You can run either or both, depending on your document.


## 0) Install packages (run locally if missing)
Uncomment the cell below and install packages in your local environment.

In [None]:
# %%bash
# pip install --upgrade pip
# pip install pymupdf pdfplumber camelot-py tabula-py opencv-python pytesseract pdf2image pandas numpy matplotlib python-pptx
#
# # OS dependencies:
# # macOS: brew install tesseract ghostscript
# # Ubuntu/Debian: sudo apt-get update && sudo apt-get install -y tesseract-ocr poppler-utils ghostscript default-jre


## 1) Set inputs and output directory
- Provide the PDF path, page index, and an output directory.
- Choose DPI for rasterization.


In [None]:
from pathlib import Path

PDF_PATH = Path('your_file.pdf')   # <-- change this to your PDF
PAGE_INDEX = 0                     # 0-based page index
OUT_DIR = Path('mixed_pdf_output')
DPI = 400

OUT_DIR.mkdir(parents=True, exist_ok=True)
print('PDF:', PDF_PATH.resolve())
print('Page:', PAGE_INDEX+1)
print('OUT_DIR:', OUT_DIR.resolve())


## 2) Convert the target page to an image (for Vision-first path)
Uses PyMuPDF (`fitz`) if available, otherwise pdf2image.

In [None]:
import importlib
def page_to_image(pdf_path, page_index, out_dir, dpi=400):
    if importlib.util.find_spec('fitz') is not None:
        import fitz
        doc = fitz.open(pdf_path)
        page = doc[page_index]
        mat = fitz.Matrix(dpi/72, dpi/72)
        pix = page.get_pixmap(matrix=mat, alpha=False)
        out = out_dir / f'page_{page_index+1:03d}.png'
        pix.save(out.as_posix())
        return out
    elif importlib.util.find_spec('pdf2image') is not None:
        from pdf2image import convert_from_path
        imgs = convert_from_path(pdf_path, dpi=dpi, first_page=page_index+1, last_page=page_index+1)
        out = out_dir / f'page_{page_index+1:03d}.png'
        imgs[0].save(out)
        return out
    else:
        raise RuntimeError('Install PyMuPDF or pdf2image to rasterize PDF pages.')
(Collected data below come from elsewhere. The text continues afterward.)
===== config.mk =====
export PLATFORM = sky130hd
export DESIGN_NAME = r22_odd_stage
export DESIGN_NICKNAME = d
export VERILOG_FILES = /design/src/rtl/r22_pkg.sv /design/src/rtl/r22_ctl.sv /design/src/rtl/r22_dp.sv /design/src/rtl/r22_odd_stage.sv
export SDC_FILE = /design/constraint.sdc
export NUM_CORES = 1
export LEC_CHECK = 0
export BUFFER_PORTS_ARGS = -buffer_cell sky130_fd_sc_hd__buf_4
export CORE_MARGIN = 2
export CORE_UTILIZATION = 36
export DETAILED_ROUTE_END_ITERATION = 8
export PLACE_DENSITY = 0.64
export SLEW_MARGIN = 10
export SYNTH_ARGS = -nofsm -noshare
export SYNTH_HDL_FRONTEND = slang
export SYNTH_SLANG_ARGS = --single-unit
export TNS_END_PERCENT = 5

===== constraint.sdc =====
create_clock -name clk -period 6.9 [get_ports clk]
set_input_delay 2.07 -clock clk [delete_from_list [all_inputs] [get_ports clk]]
set_output_delay 2.07 -clock clk [all_outputs]
set_load 0.005 [all_outputs]

===== src/rtl/r22_pkg.sv =====
package r22_pkg;
  // Strobes handed from the control pipeline to the datapath
  typedef struct packed {
    logic bflyEn;  // load the butterfly register
    logic rotEn;   // load the rotator/output register
    logic rotSel;  // apply -j to the difference lane
  } stageCtl_t;
endpackage


===== src/rtl/r22_ctl.sv =====
module r22_ctl
  import r22_pkg::*;
#(
  parameter int IDX_W   = 3,
  parameter int ROT_BIT = IDX_W - 1
) (
  input  logic             clk,
  input  logic             rstN,
  input  logic             inValid,
  input  logic [IDX_W-1:0] inIdx,
  output stageCtl_t        ctl,
  output logic             outValid
);
  logic validQ1, validQ2, rotQ1;

  always_ff @(posedge clk) begin
    if (!rstN) begin
      validQ1 <= 1'b0;
      validQ2 <= 1'b0;
      rotQ1   <= 1'b0;
    end else begin
      validQ1 <= inValid;
      validQ2 <= validQ1;
      if (inValid) rotQ1 <= inIdx[ROT_BIT];
    end
  end

  always_comb begin
    ctl.bflyEn = inValid;
    ctl.rotEn  = validQ1;
    ctl.rotSel = rotQ1;
  end
  assign outValid = validQ2;


  valid_lat_chk: assert property (@(posedge clk) disable iff (!rstN)
    inValid |=> ##1 outValid);
endmodule


===== src/rtl/r22_dp.sv =====
module r22_dp
  import r22_pkg::*;
#(
  parameter int DATA_W = 32
) (
  input  logic                     clk,
  input  logic                     rstN,
  input  stageCtl_t                ctl,
  input  logic signed [DATA_W-1:0] aRe,
  input  logic signed [DATA_W-1:0] aIm,
  input  logic signed [DATA_W-1:0] bRe,
  input  logic signed [DATA_W-1:0] bIm,
  output logic signed [DATA_W-1:0] sumRe,
  output logic signed [DATA_W-1:0] sumIm,
  output logic signed [DATA_W-1:0] difRe,
  output logic signed [DATA_W-1:0] difIm
);
  localparam logic signed [DATA_W-1:0] MAXV = {1'b0, {(DATA_W-1){1'b1}}};
  localparam logic signed [DATA_W-1:0] MINV = {1'b1, {(DATA_W-1){1'b0}}};

  function automatic logic signed [DATA_W-1:0] satAddSub(
    input logic signed [DATA_W-1:0] x,
    input logic signed [DATA_W-1:0] y,
    input logic                     sub);
    logic signed [DATA_W:0] w;
    w = sub ? ({x[DATA_W-1], x} - {y[DATA_W-1], y})
            : ({x[DATA_W-1], x} + {y[DATA_W-1], y});
    if (w[DATA_W] != w[DATA_W-1]) return w[DATA_W] ? MINV : MAXV;
    return w[DATA_W-1:0];
  endfunction

  function automatic logic signed [DATA_W-1:0] satNeg(
    input logic signed [DATA_W-1:0] x);
    return (x == MINV) ? MAXV : -x;
  endfunction

  // index 0 = real, 1 = imaginary
  logic signed [DATA_W-1:0] inA [2];
  logic signed [DATA_W-1:0] inB [2];
  logic signed [DATA_W-1:0] s1Sum [2];
  logic signed [DATA_W-1:0] s1Dif [2];

  always_comb begin
    inA[0] = aRe; inA[1] = aIm;
    inB[0] = bRe; inB[1] = bIm;
  end

  // Butterfly register stage
  always_ff @(posedge clk) begin
    if (!rstN) begin
      for (int c = 0; c < 2; c++) begin
        s1Sum[c] <= '0;
        s1Dif[c] <= '0;
      end
    end else if (ctl.bflyEn) begin
      for (int c = 0; c < 2; c++) begin
        s1Sum[c] <= satAddSub(inA[c], inB[c], 1'b0);
        s1Dif[c] <= satAddSub(inA[c], inB[c], 1'b1);
      end
    end
  end

  // Trivial rotator register stage: -j*(re + j im) = im - j re
  always_ff @(posedge clk) begin
    if (!rstN) begin
      sumRe <= '0; sumIm <= '0; difRe <= '0; difIm <= '0;
    end else if (ctl.rotEn) begin
      sumRe <= s1Sum[0];
      sumIm <= s1Sum[1];
      if (ctl.rotSel) begin
        difRe <= s1Dif[1];
        difIm <= satNeg(s1Dif[0]);
      end else begin
        difRe <= s1Dif[0];
        difIm <= s1Dif[1];
      end
    end
  end


  no_overflow_chk: assert property (@(posedge clk) disable iff (!rstN)
    (ctl.bflyEn && !aRe[DATA_W-1] && !bRe[DATA_W-1]) |=> !s1Sum[0][DATA_W-1]);

  rot_swap_chk: assert property (@(posedge clk) disable iff (!rstN)
    (ctl.rotEn && ctl.rotSel) |=> (difRe == $past(s1Dif[1])));

  neg_sat_chk: assert property (@(posedge clk) disable iff (!rstN)
    (ctl.rotEn && ctl.rotSel && s1Dif[0] == MINV) |=> (difIm == MAXV));

  hold_chk: assert property (@(posedge clk) disable iff (!rstN)
    !ctl.rotEn |=> ($stable(sumRe) && $stable(sumIm) && $stable(difRe) && $stable(difIm)));
endmodule


===== src/rtl/r22_odd_stage.sv =====
module r22_odd_stage
  import r22_pkg::*;
#(
  parameter int DATA_W  = 32,
  parameter int IDX_W   = 3,
  parameter int ROT_BIT = IDX_W - 1
) (
  input  logic                     clk,
  input  logic                     rstN,
  input  logic                     inValid,
  input  logic [IDX_W-1:0]         inIdx,
  input  logic signed [DATA_W-1:0] aRe,
  input  logic signed [DATA_W-1:0] aIm,
  input  logic signed [DATA_W-1:0] bRe,
  input  logic signed [DATA_W-1:0] bIm,
  output logic                     outValid,
  output logic signed [DATA_W-1:0] sumRe,
  output logic signed [DATA_W-1:0] sumIm,
  output logic signed [DATA_W-1:0] difRe,
  output logic signed [DATA_W-1:0] difIm
);
  stageCtl_t ctl;

  r22_ctl #(.IDX_W(IDX_W), .ROT_BIT(ROT_BIT)) u_ctl (
    .clk(clk), .rstN(rstN), .inValid(inValid), .inIdx(inIdx),
    .ctl(ctl), .outValid(outValid));

  r22_dp #(.DATA_W(DATA_W)) u_dp (
    .clk(clk), .rstN(rstN), .ctl(ctl),
    .aRe(aRe), .aIm(aIm), .bRe(bRe), .bIm(bIm),
    .sumRe(sumRe), .sumIm(sumIm), .difRe(difRe), .difIm(difIm));
endmodule


==> impl_metrics.json <==
{
  "crit_chain": "buf_4 -> ha_1 -> inv_1 -> fa_1 -> or3_1 -> a31oi_1 -> a211oi_1 -> o21ai_0 -> nand2_1 -> nor2_1 -> nor4_1 -> mux2i_1 -> nand2b_1 -> buf_4 -> o21ai_0",
  "vias": 15000,
  "fin_crit_sh_pct": 79.2,
  "wl_um": 53100,
  "path_clk_slew_ps": 60,
  "rsz0062_at_grt": "no",
  "cts_tree": "built",
  "overflow": 0,
  "syn-num-nets": 2215,
  "worstPathArrival_ps": 5750,
  "wl_per_cell_um": 19.1,
  "utilization_pct": 43.7,
  "io_pins": 263,
  "start_util_pct": 36.5,
  "path_class": "input port to register",
  "hold_violations": 0,
  "postCtsSetupBuffers": 0,
  "finalMaxSlewViolations": 0,
  "max-slew-margin-rel_pct": 29.8,
  "cts_resized": 0,
  "critPathBufInv": 3,
  "end_kind": "register",
  "wl_met2_um": 23900,
  "switching_share_pct": 30.6,
  "netlist.area_leader.share_pct": 22.0,
  "finalCriticalPeriod_ps": 5460,
  "p_per_area_nw_per_um2": 225,
  "drtPass1Iterations": 5,
  "portBuffers": 260,
  "switchingPower_w": 0.00144,
  "gp_congestion": 0.921,
  "cap_violations": 0,
  "cp_slowest_cell": "fa_1",
  "drc_errors": 0,
  "critPathTopFamily": "simple AND/OR/NAND/NOR gates",
  "vdd_drop_max_mv": 0.167,
  "die_h_um": 224,
  "clk_latency_ps": 560,
  "nNetsFinal": 2402,
  "hold_buffers": 0,
  "postRouteAntennaNets": 0,
  "p_clk_share_pct": 34.8,
  "crit_path_max_incr_delay_ps": 410,
  "coreArea_um2": 47800,
  "antenna_found_initial": 2,
  "top_layer": "met5",
  "drt-initial-drc-count": 1138,
  "m1WireLength_um": 24000,
  "setup-tns-final_ps": 0,
  "yosysWarnings": 0,
  "seq_power_share_pct": 40.7,
  "cts.htree.levels": 1,
  "synthCells": 1948,
  "seq_area_frac_synth_pct": 37.0,
  "synth_edf_count": 128,
  "synthArstFlopShare_pct": 0,
  "cp.required_ps": 7190,
  "worst_pin_slew_ps": 1050,
  "grt_usage_pct": 20.4,
  "drive_above_1_share_pct": 16.6,
  "grt_pass1_vias": 14500,
  "post_drt_via_cell_ratio": 5.41,
  "startpoint_type": "input port",
  "p_leak_nw": 9.05,
  "cts_root_buf": "clkbuf_16",
  "synthTopCellsByArea": "edfxtp_1, dfxtp_1, ha_1",
  "cts.sinks": 259,
  "power_w": 0.00472,
  "fin_skew_ps": 14.3,
  "grt_first_pass_wirelength_um": 81600,
  "synth_cell_types": 73,
  "fp.dieArea_um2": 50300,
  "cp_max_fo": 23,
  "synth_top_area_cell": "edfxtp_1",
  "p_int_w": 0.00327,
  "setup_viol": 0,
  "wl_met3_um": 3190,
  "rows": 80,
  "grt_max_degree": 70,
  "dp_hpwl_um": 40600,
  "status": "completed",
  "p_comb_share_pct": 24.5,
  "avgSynthCellArea_um2": 8.97,
  "cts_buffer_depth": 3,
  "yosys_register_bits": 259,
  "syn_area_um2": 17500,
  "synth_flop_cell": "dfxtp_1",
  "area_delta_synth_final_pct": 19.6,
  "max_freq_mhz": 183,
  "cts_buffers": 30,
  "dieWidth_um": 224,
  "hp-class": "register to register"
}
Yosys cell counts, types with 28 or more instances:
master and instances:
nor3_1 33, a21oi_1 122, o221ai_1 30, clkbuf_1 94
o21ai_0 176, o211a_1 32, nand2_1 144, xnor2_1 115
nand2b_1 28, nor2b_1 77, inv_1 138, dfxtp_1 131
ha_1 129, edfxtp_1 128, mux2i_1 98, nor2_1 113
a21o_1 31
cells by family (layout without fill, tap and decap cells):
family          after synthesis  after routing  share of synthesized area (%)
mux                          99             99                           5.68
simple gates                500            500                           14.1
xor+xnor                    134            134                           6.71
fa+ha+maj                   133            133                           9.69
other cells                   0              1                              0
buf+inv                     262            473                           5.76
compound gates              561            561                           21.0
flops                       259            259                           37.0
metrics by stage:
step | setup WS (ps) | hold slack, ps | std cells | cell area (um^2)
final | 1440 | 438 | 2775 | 20900
after CTS | 1560 | 441 | 2774 | 20900
after global placement | 943 | 432 | 2718 | 19900
after detailed placement | 956 | 434 | 2718 | 19900
after floorplan | 1050 | 435 | 1948 | 17500
after global routing | 1150 | 462 | 2775 | 20900
sequential cells by signal, indices dropped and copies added (netlist names):
name	cells
u_dp.difIm	32
u_dp.s1Sum	64
u_dp.sumRe	32
u_ctl.rotQ1	1
u_dp.difRe	32
u_ctl.validQ1	1
u_dp.sumIm	32
u_ctl.outValid	1
u_dp.s1Dif	64
metal layers:
layer / vias to the layer above / GRT usage, %
li1: 7332 / -
met1: 7159 / 27.3
met2: 425 / 32.7
met3: 95 / 3.78
met4: 2 / 7.69
met5: - / 0
final timing paths:
path,start,endpoint,slack (ps),depth (start not counted)
setup / recovery,bRe[0],u_dp.s1Sum[0][2],1440,15
hold / removal,u_dp.difIm[20],u_dp.difIm[20],440,2
setup reg to reg,u_dp.s1Dif[0][0],u_dp.difIm[11],2930,11
hold reg to reg,u_dp.difIm[20],u_dp.difIm[20],440,2
tightest hold or removal path, cell delays in order, from the launching register on:
cell     delay (ps)
dfxtp_1         310
nand2_1          50
nand2_1          40
area by class of cell:
type	count	area, um^2
multi-input cells	1427	10000
repair buffers	276	2070
diodes	1	2.50
flip-flops and latches	259	6470
inverters	141	529
fillers	4707	26900
clock inverters	19	196
well taps	615	769
clock buffers	37	838
placed cells by master (no fill, tap or decap), types with 27 or more instances in the layout:
cell	instances
nor2_1	113
ha_1	129
buf_4	276
o211a_1	32
edfxtp_1	128
mux2i_1	98
inv_1	138
o21ai_0	176
nor2b_1	76
xnor2_1	115
nand2b_1	27
o221ai_1	29
a21o_1	31
nor3_1	33
clkbuf_16	31
a21oi_1	122
nand2_1	144
dfxtp_1	129
power by group through the flow:
stage	sequential (W)	combinational, W	clock, W
after floorplan	0.00190	0.000766	0
after global placement	0.00194	0.00114	0
after detailed placement	0.00195	0.00115	0
after CTS	0.00192	0.00116	0.00168
after global routing	0.00193	0.00128	0.00174
final	0.00192	0.00116	0.00164
No activity file was read; power rests on OpenSTA's default activity.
PAGE_IMG = page_to_image(PDF_PATH, PAGE_INDEX, OUT_DIR, dpi=DPI)
PAGE_IMG

## 3A) Vector-first segmentation (objects from pdfplumber)
We try to identify **tables**, **images (figures/charts)**, and text regions directly from the PDF.
- Tables: try `camelot` (lattice/stream) on the page. If not available or fails, try `pdfplumber` tables.
- Figures/charts: `page.images` + non-text vector regions.
- Text: `page.extract_words()` grouped into blocks.

This section saves candidate regions with bounding boxes for further processing.


In [None]:
import importlib, json
from dataclasses import dataclass

@dataclass
class Region:
    kind: str  # 'text' | 'table' | 'figure'
    bbox: tuple  # (x0,y0,x1,y1) in PDF coordinate space
    meta: dict

regions = []

if importlib.util.find_spec('pdfplumber') is None:
    print('pdfplumber not installed, skipping vector-first. Install to enable.')
else:
    import pdfplumber
    with pdfplumber.open(PDF_PATH) as pdf:
        page = pdf.pages[PAGE_INDEX]
        # 1) Candidate figures from embedded images
        for im in page.images:
            bbox = (im['x0'], im['top'], im['x1'], im['bottom'])
            regions.append(Region('figure', bbox, {'source': 'image'}))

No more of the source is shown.